Prove that 4 divides the sum of the divisors of 4k+3, where k is an integer.

Can somebody help me out here please? I think I can prove it if k is not a mulitple of 3 (i.e. a prime), bu i'm struggling with the case when k=3r (i.e. a composite number).

Originally Posted by Cairo

Prove that 4 divides the sum of the divisors of 4k+3, where k is an integer.

Can somebody help me out here please? I think I can prove it if k is not a mulitple of 3 (i.e. a prime), bu i'm struggling with the case when k=3r (i.e. a composite number).

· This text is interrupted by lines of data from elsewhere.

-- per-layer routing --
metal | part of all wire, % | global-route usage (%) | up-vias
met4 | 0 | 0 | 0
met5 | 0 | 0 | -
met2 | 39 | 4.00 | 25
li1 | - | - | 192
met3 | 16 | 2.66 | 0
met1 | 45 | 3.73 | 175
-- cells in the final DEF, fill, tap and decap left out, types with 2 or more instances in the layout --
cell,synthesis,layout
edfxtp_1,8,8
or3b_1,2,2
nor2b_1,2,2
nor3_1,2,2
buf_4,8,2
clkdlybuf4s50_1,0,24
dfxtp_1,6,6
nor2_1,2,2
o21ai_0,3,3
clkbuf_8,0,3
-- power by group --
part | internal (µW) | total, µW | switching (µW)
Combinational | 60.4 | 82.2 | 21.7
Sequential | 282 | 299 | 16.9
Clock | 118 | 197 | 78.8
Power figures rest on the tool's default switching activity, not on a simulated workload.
## /design/flow/constraint.sdc

```tcl
current_design clock

set clk_period 1.4
set clk_io_pct 0.2

create_clock -name clk0 -period $clk_period [get_ports {clock}]

set non_clock_inputs [all_inputs -no_clocks]
set_input_delay [expr $clk_period * $clk_io_pct] -clock clk0 $non_clock_inputs
set_output_delay [expr $clk_period * $clk_io_pct] -clock clk0 [all_outputs]
```

## /design/flow/config.mk

```make
export PLATFORM = sky130hd
export DESIGN_NAME = clock
export DESIGN_NICKNAME = clock
export VERILOG_FILES = /design/flow/design.v
export SDC_FILE = /design/flow/constraint.sdc
export NUM_CORES = 4
export LEC_CHECK = 1
export CORE_AREA = 10 10 70 70
export DIE_AREA = 0 0 80 80
```

## /design/flow/run.sh

```bash
#!/bin/bash
# OpenROAD 26Q1-2900-gdf79404cd8, Yosys 0.63+post, stock flow scripts
make -C /OpenROAD-flow-scripts/flow DESIGN_CONFIG=/design/flow/config.mk WORK_HOME=/design/flow/orfs finish
```
$ cat run.sh
#!/bin/bash
# OpenROAD 26Q1-2900-gdf79404cd8, Yosys 0.63+post, stock flow scripts
make -C /OpenROAD-flow-scripts/flow DESIGN_CONFIG=/design/flow/config.mk WORK_HOME=/design/flow/orfs finish
$ cat config.mk
export PLATFORM = sky130hd
export DESIGN_NAME = register_file
export DESIGN_NICKNAME = register_file
export VERILOG_FILES = /design/flow/design.v
export SDC_FILE = /design/flow/constraint.sdc
export NUM_CORES = 4
export LEC_CHECK = 1
export CORE_UTILIZATION = 30
$ cat constraint.sdc
current_design register_file

set clk_period 2.1
set clk_io_pct 0.2

create_clock -name clk0 -period $clk_period [get_ports {clk}]

set non_clock_inputs [all_inputs -no_clocks]
set_input_delay [expr $clk_period * $clk_io_pct] -clock clk0 $non_clock_inputs
set_output_delay [expr $clk_period * $clk_io_pct] -clock clk0 [all_outputs]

let $\displaystyle n=4k+3=\prod_{i=1}^m p_i^{r_i}$ be the prime factorization of $\displaystyle n.$ then there exists $\displaystyle 1 \leq j \leq m$ such that $\displaystyle p_j \equiv 3 \mod 4$ and $\displaystyle r_j$ is odd. let $\displaystyle \sigma_1(n)$ be the sum of the divisors of $\displaystyle n.$ then: $\displaystyle \sum_{\ell = 0}^{r_j}p_j^{\ell} \mid \sigma_1(n).$

but we have: $\displaystyle \sum_{\ell=0}^{r_j}p_j^{\ell} \equiv \sum_{\ell=0}^{r_j}(-1)^{\ell} \equiv 0 \mod 4,$ because $\displaystyle r_j$ is odd. Q.E.D.